Is The Guardian investing in US expansion at the expense of its Sunday sister newspaper The Observer? It's a question worth asking as The Guardian tries to crack America again - just as a string of high-ranking staff quit The Obs, which has already seen its supplements and resources slashed.

The Obs business editor has left after only six months for The Times, the sports editor has also walked, and the editor of its weekly magazine has been moved after just over a year. Meanwhile, Guardian editor-in-chief Alan Rusbridger is busy launching a news operation that "will be significantly larger than anything we've done in the States before". As part of this new bid to take Manhattan, The Guardian is hosting its first media summit in the US next month.
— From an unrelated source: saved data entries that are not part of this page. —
What follows belongs to an exercise in optimizing a design on an open flow for small area, a short achievable clock period and few clock cycles per item; a production flow would make more cautious choices.
RTL that was checked went through simulation tests only; none was proved equivalent to the original.
Only the layout flow was run in run 3; the RTL was not checked for function there.
No activity file was given, so power comes from the tool's default toggle rates.

--- design/flow/config.mk ---
export PLATFORM = sky130hd
export DESIGN_NAME = yuv420_block_csc
export DESIGN_NICKNAME = yuv420_block_csc
export VERILOG_FILES = /design/flow/design.v
export SDC_FILE = /design/flow/constraint.sdc
export NUM_CORES = 4
export LEC_CHECK = 0
export ABC_AREA = 1
export CAP_MARGIN = 20
export CORE_MARGIN = 2
export CORE_UTILIZATION = 65
export SLEW_MARGIN = 20
export SYNTH_HIERARCHICAL = 1
--- design/flow/constraint.sdc ---
create_clock -name core_clock -period 22.0 [get_ports {clk}]
set_input_delay 4.4000 -clock core_clock [delete_from_list [all_inputs] [get_ports {clk}]]
set_output_delay 4.4000 -clock core_clock [all_outputs]
set_load 0.01 [all_outputs]
--- design/flow/design.v ---
module csc_fa (
    input  wire a,
    input  wire b,
    input  wire c,
    output wire s,
    output wire co
);
    assign s  = a ^ b ^ c;
    assign co = (a & b) | (c & (a ^ b));
endmodule
module csc_ha (
    input  wire a,
    input  wire b,
    output wire s,
    output wire co
);
    assign s  = a ^ b;
    assign co = a & b;
endmodule
module csc_tab_r1_g1 (
    input  wire [3:0] x,
    output wire [33:0] t
);
    assign t[0] = 16'haad5 >> x;
    assign t[1] = 16'h66cc >> x;
    assign t[2] = 16'h1e3c >> x;
    assign t[3] = 16'hfe03 >> x;
    assign t[4] = 16'hfe00 >> x;
    assign t[5] = 16'h54aa >> x;
    assign t[6] = 16'h3266 >> x;
    assign t[7] = 16'ha4b4 >> x;
    assign t[8] = 16'h926d >> x;
    assign t[9] = 16'h24b6 >> x;
    assign t[10] = 16'h38c7 >> x;
    assign t[11] = 16'hc0f8 >> x;
    assign t[12] = 16'h00ff >> x;
    assign t[13] = 16'h9076 >> x;
    assign t[14] = 16'hd66e >> x;
    assign t[15] = 16'h9100 >> x;
    assign t[16] = 16'h6fff >> x;
    assign t[17] = 16'haaaa >> x;
    assign t[18] = 16'h3333 >> x;
    assign t[19] = 16'h6969 >> x;
    assign t[20] = 16'hb24d >> x;
    assign t[21] = 16'h96db >> x;
    assign t[22] = 16'hdb6d >> x;
    assign t[23] = 16'hb6db >> x;
    assign t[24] = 16'h71c7 >> x;
    assign t[25] = 16'h5a95 >> x;
    assign t[26] = 16'h6319 >> x;
    assign t[27] = 16'hd6b4 >> x;
    assign t[28] = 16'h9b26 >> x;
    assign t[29] = 16'hb692 >> x;
    assign t[30] = 16'h8e71 >> x;
    assign t[31] = 16'h81f0 >> x;
    assign t[32] = 16'h7ff0 >> x;
    assign t[33] = 16'hfff0 >> x;
endmodule
module csc_tab_r2_g2 (
    input  wire [3:0] x,
    output wire [24:0] t
);
    assign t[0] = 16'h09de >> x;
    assign t[1] = 16'h5554 >> x;
    assign t[2] = 16'h3332 >> x;
    assign t[3] = 16'ha5a4 >> x;
    assign t[4] = 16'h6c92 >> x;
    assign t[5] = 16'h4924 >> x;
    assign t[6] = 16'h8e38 >> x;
    assign t[7] = 16'h0fc0 >> x;
    assign t[8] = 16'hf000 >> x;
    assign t[9] = 16'h52d5 >> x;
    assign t[10] = 16'h1fad >> x;
    assign t[11] = 16'h75ac >> x;
    assign t[12] = 16'h5936 >> x;
    assign t[13] = 16'h3492 >> x;
    assign t[14] = 16'h5924 >> x;
    assign t[15] = 16'h3492 >> x;
    assign t[16] = 16'h0c71 >> x;
    assign t[17] = 16'h56a5 >> x;
    assign t[18] = 16'h6739 >> x;
    assign t[19] = 16'h2d6b >> x;
    assign t[20] = 16'h49b2 >> x;
    assign t[21] = 16'h2496 >> x;
    assign t[22] = 16'h1c71 >> x;
    assign t[23] = 16'h03f0 >> x;
    assign t[24] = 16'h000f >> x;
endmodule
It comes after the paper dropped its GuardianAmerica homepage in 2009 and its US boss Caroline Little quit last year, describing the effort to conquer America as "hard" and "challenging".

* Trinity Mirror boss Sly Bailey and other leading members of the alliance of media companies opposed to News Corp's BSkyB takeover brought along their lawyers, Slaughter and May, to meet Culture Secretary Jeremy Hunt last Thursday in a last-ditch effort to persuade him to block the deal. Hunt, who plans to let the takeover proceed, is sifting through more than 38,000 responses to a public consultation which were received by last week's deadline. Meanwhile, News Corp boss Rupert Murdoch caught some of his own staff by surprise when he arrived in London late last week. It is understood that Murdoch has not seen Hunt. But it's not known if he has been meeting other ministers. Murdoch's bigger priority may be negotiating over the Sky share price with its deputy chairman Nicholas Ferguson, who represents the independent shareholders.
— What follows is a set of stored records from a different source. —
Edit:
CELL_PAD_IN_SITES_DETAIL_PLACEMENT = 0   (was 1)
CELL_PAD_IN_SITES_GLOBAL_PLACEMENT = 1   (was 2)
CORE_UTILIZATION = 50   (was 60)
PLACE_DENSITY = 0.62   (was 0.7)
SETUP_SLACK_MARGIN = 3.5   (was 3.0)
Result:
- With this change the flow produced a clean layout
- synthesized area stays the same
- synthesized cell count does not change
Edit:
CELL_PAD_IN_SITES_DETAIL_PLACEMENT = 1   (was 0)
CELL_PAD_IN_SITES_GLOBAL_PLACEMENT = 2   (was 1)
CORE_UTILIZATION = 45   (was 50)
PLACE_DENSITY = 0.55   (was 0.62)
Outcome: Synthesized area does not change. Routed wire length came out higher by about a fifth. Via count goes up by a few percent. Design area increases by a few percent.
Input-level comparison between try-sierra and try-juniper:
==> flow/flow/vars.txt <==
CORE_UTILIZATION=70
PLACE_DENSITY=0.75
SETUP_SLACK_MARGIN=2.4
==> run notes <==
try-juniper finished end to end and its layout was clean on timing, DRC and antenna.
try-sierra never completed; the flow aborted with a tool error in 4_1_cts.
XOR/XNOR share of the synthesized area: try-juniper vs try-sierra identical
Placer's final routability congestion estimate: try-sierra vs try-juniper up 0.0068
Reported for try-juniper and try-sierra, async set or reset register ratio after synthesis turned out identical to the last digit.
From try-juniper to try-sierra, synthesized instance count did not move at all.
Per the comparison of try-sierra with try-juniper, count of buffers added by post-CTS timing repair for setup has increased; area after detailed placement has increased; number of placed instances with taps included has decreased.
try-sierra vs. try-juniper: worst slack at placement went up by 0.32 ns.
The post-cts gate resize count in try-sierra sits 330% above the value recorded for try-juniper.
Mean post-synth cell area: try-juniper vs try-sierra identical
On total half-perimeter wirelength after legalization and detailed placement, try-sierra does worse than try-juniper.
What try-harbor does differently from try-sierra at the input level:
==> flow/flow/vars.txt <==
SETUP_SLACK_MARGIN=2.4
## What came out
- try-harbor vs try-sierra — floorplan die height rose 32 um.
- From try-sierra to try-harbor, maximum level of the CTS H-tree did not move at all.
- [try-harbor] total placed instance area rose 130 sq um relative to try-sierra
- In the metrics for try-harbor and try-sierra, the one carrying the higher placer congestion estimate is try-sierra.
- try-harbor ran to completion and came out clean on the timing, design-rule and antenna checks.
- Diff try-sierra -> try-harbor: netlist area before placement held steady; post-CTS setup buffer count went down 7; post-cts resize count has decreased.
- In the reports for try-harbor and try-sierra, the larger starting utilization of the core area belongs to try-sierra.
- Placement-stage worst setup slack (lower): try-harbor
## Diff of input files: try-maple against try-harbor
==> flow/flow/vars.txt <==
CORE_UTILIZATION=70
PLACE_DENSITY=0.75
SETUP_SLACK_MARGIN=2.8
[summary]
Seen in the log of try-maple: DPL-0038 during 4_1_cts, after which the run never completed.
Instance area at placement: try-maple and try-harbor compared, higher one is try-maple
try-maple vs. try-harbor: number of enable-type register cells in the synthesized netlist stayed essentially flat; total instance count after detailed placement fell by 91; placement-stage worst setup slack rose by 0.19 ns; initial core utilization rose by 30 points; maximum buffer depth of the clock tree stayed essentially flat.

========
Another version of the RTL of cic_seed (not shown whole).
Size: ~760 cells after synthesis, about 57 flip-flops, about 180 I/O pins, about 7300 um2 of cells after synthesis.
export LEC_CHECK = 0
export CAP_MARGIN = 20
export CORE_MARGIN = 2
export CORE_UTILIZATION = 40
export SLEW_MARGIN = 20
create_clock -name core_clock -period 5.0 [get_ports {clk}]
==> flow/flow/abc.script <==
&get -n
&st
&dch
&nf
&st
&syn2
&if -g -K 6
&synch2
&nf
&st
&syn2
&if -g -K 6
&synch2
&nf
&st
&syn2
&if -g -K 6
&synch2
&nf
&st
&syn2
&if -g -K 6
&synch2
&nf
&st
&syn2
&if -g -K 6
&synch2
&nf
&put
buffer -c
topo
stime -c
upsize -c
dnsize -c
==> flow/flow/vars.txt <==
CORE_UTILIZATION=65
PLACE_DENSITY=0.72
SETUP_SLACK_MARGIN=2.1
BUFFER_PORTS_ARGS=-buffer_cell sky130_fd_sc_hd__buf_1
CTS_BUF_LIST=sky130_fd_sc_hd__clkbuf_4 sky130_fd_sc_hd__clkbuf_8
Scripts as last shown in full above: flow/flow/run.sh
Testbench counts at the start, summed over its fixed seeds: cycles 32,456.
* The Times and Sunday Times clocked up 79,000 paying digital subscribers by the end of February, up from 50,000 on October 31. But this covers not only the paid-for website but also iPad and Kindle - so it remains hard to know just how well the internet paywall is working. Add in print subscribers who get free access to online and there are 228,000 digital users in all. Owner News International says it means total paid readership has increased 3% year on year - despite The Times' official print circulation falling 11.7%, or 49,000, to 446,000.
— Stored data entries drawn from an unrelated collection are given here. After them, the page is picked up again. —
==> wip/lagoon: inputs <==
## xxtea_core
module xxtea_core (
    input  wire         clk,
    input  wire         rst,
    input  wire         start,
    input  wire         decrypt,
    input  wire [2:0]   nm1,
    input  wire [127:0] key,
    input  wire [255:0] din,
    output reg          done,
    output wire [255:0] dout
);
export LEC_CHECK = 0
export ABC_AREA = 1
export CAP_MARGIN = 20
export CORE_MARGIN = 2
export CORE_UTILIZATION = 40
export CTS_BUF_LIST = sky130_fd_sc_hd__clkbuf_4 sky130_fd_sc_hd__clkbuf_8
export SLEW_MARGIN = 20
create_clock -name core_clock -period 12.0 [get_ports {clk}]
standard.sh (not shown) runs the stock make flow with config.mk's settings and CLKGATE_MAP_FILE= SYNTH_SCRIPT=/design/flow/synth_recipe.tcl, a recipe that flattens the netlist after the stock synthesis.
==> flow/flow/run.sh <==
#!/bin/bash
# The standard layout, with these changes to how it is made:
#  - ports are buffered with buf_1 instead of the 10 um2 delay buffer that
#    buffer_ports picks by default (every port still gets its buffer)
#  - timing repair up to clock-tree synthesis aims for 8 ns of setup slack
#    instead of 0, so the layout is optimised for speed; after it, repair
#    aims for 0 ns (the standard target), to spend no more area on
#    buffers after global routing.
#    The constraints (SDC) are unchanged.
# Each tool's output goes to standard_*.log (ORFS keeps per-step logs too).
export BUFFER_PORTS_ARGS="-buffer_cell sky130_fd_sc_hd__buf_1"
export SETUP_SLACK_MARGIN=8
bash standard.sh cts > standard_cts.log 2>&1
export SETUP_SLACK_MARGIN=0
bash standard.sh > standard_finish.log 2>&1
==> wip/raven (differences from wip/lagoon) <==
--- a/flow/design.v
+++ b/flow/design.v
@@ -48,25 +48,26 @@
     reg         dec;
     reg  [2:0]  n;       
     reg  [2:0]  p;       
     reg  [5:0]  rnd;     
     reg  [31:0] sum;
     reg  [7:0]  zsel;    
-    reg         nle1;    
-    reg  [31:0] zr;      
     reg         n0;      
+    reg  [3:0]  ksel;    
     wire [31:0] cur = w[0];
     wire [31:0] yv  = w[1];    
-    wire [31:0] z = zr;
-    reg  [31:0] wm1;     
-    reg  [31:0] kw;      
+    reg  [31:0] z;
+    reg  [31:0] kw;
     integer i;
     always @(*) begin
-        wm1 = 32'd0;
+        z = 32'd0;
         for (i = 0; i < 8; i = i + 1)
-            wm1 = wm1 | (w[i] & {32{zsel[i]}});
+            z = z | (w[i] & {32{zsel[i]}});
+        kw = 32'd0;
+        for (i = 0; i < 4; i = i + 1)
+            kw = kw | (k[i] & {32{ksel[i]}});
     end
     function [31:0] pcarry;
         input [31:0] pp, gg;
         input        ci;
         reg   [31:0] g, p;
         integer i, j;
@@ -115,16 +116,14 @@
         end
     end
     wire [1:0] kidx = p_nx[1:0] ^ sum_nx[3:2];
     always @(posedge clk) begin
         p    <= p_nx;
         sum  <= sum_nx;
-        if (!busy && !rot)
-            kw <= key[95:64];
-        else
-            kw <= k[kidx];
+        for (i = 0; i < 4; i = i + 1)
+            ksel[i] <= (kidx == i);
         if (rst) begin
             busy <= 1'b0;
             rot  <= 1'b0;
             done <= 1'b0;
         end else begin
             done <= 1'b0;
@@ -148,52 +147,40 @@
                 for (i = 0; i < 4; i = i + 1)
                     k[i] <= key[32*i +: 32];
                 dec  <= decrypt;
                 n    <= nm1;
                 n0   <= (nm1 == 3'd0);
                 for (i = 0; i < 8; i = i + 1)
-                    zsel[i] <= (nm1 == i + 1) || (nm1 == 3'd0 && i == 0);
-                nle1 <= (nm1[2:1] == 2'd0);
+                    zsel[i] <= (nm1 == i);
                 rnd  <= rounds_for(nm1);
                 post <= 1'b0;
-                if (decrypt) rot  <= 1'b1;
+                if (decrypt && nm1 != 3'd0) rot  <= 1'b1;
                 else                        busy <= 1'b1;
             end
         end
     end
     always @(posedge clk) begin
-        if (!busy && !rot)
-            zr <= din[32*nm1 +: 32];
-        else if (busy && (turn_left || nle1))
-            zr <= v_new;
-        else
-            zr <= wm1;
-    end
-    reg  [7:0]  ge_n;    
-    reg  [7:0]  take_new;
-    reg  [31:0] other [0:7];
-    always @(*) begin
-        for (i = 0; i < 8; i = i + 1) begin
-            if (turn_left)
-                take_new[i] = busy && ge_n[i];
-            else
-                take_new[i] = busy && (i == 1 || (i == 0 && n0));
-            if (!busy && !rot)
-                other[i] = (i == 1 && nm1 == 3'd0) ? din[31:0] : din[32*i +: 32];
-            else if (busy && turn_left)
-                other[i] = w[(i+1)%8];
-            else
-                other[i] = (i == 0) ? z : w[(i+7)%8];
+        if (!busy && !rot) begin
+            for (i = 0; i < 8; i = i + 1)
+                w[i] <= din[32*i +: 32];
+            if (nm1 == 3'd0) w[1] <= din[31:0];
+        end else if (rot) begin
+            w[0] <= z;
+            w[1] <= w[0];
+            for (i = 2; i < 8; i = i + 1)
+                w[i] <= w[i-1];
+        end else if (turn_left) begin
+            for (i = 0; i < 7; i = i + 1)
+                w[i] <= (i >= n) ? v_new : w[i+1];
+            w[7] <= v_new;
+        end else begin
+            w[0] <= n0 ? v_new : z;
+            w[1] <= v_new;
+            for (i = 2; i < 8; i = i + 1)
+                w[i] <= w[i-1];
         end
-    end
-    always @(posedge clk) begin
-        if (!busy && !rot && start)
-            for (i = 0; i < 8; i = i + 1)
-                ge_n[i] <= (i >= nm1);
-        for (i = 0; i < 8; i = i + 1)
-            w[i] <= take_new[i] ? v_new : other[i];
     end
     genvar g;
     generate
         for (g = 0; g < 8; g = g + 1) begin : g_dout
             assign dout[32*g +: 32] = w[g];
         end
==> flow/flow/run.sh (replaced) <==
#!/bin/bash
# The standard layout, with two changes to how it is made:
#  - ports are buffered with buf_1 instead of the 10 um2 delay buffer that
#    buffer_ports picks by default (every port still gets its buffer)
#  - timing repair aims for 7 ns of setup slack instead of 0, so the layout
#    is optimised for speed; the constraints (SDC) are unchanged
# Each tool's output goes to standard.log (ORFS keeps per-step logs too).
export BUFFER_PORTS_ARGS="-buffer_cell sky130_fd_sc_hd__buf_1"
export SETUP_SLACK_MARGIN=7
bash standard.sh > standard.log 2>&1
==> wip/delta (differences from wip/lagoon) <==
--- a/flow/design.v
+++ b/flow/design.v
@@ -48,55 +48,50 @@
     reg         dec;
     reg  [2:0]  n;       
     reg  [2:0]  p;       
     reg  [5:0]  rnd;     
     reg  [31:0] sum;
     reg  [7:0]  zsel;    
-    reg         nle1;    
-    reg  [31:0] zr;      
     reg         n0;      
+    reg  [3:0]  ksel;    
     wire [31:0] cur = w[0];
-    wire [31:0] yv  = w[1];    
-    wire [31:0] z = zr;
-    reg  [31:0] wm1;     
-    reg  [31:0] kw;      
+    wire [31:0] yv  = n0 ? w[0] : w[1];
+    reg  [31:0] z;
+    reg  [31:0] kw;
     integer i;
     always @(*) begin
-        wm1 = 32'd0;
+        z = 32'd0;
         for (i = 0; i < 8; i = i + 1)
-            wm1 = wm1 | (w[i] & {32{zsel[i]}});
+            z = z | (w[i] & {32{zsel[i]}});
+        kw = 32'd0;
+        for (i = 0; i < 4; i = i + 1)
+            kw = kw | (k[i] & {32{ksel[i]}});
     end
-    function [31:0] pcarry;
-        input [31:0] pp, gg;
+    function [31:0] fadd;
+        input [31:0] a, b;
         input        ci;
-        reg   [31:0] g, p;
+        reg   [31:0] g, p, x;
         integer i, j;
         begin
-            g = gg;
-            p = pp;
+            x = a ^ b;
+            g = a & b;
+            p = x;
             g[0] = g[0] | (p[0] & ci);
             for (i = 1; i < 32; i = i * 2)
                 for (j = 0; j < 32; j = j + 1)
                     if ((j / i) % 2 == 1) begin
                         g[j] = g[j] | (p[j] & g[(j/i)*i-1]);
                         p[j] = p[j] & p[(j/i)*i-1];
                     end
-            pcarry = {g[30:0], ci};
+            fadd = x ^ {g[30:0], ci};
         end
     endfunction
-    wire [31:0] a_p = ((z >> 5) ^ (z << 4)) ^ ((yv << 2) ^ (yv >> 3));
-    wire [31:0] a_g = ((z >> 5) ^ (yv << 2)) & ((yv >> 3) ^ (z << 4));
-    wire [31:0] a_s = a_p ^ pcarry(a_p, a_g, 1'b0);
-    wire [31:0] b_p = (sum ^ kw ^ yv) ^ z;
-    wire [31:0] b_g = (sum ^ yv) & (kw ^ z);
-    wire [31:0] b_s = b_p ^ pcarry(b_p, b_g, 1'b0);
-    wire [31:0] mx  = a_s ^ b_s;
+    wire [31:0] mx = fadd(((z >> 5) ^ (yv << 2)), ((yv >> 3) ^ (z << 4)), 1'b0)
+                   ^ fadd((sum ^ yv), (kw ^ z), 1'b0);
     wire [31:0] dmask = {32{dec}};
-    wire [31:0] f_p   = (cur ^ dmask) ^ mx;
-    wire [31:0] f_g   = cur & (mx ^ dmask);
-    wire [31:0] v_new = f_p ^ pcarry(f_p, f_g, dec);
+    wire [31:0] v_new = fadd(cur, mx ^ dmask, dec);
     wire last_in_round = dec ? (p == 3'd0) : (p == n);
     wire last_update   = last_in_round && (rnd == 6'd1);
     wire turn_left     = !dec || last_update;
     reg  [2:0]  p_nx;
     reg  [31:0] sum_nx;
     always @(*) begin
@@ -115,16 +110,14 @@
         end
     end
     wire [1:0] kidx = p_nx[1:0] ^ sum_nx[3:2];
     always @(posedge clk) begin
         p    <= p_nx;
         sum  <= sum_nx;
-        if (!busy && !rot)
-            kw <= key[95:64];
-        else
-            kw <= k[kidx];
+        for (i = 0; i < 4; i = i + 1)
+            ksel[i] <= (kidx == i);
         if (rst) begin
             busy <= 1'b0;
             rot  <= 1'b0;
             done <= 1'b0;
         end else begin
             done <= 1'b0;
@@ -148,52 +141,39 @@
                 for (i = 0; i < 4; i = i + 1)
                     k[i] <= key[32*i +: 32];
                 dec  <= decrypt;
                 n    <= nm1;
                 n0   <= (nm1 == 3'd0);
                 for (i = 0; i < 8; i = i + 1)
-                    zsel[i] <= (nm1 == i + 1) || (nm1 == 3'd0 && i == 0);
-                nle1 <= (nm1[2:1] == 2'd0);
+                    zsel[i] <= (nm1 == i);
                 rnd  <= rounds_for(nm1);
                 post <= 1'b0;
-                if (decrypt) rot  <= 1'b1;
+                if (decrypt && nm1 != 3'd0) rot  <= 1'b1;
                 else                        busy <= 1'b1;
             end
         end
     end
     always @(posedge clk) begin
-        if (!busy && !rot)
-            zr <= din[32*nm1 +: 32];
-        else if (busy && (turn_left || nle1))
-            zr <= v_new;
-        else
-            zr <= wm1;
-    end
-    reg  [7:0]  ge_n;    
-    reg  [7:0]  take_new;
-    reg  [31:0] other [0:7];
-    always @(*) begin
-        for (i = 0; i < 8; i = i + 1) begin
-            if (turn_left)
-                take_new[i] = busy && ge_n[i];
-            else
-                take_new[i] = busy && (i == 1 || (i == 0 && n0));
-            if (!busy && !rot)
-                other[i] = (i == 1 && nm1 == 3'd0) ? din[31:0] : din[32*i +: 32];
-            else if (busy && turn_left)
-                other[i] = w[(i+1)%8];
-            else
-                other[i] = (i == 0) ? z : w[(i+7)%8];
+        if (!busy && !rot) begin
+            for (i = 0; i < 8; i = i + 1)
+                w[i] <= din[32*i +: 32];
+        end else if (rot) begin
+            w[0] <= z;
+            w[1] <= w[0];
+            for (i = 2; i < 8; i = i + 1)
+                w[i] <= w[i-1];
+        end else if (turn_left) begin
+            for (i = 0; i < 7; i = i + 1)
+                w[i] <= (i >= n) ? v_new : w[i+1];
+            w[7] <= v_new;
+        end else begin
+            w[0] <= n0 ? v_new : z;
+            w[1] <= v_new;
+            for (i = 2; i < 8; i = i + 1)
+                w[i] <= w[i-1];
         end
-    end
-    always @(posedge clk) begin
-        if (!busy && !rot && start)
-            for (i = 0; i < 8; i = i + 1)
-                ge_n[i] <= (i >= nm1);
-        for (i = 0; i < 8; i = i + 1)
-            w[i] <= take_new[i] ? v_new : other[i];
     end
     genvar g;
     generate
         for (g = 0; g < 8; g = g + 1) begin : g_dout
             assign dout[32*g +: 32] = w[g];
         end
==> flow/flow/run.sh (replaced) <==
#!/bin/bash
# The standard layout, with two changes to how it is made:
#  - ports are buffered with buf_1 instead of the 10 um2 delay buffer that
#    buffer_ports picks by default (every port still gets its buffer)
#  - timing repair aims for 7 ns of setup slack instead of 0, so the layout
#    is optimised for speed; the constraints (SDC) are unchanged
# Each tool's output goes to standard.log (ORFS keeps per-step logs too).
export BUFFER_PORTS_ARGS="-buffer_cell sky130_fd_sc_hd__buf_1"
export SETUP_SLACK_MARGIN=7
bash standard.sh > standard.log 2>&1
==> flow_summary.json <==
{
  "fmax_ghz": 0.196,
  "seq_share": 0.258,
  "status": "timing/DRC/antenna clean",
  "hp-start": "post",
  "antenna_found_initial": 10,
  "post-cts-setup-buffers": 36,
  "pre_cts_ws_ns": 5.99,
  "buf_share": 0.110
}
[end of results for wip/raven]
* Imitation is the sincerest form of flattery, but executives at The Guardian would like it to be known that The Times' two-page feature along the lines of "50 things you'll miss as a result of Government cuts" in yesterday's paper bears an uncanny resemblance to the same exercise that The Guardian did over six pages last Friday. "And they've even used many of the same case studies!" wails a Guardianista.

* News from clubland: News International boss Will Lewis, the former Daily Telegraph editor who scandalised Westminster by exposing MPs' expenses, is joining that pillar of the establishment - the Garrick Club. As well as many MPs, members include Lewis's old colleagues - Telegraph chief executive Murdoch MacLennan and columnist Simon Heffer.

* Amid the latest cuts and changes to BBC World Service, its radio transmission for European listeners on 648 kHz medium wave has been axed. To add insult to injury for hard-pressed World Service types, a report on Radio 4 announcing the closure repeatedly referred to it as "468".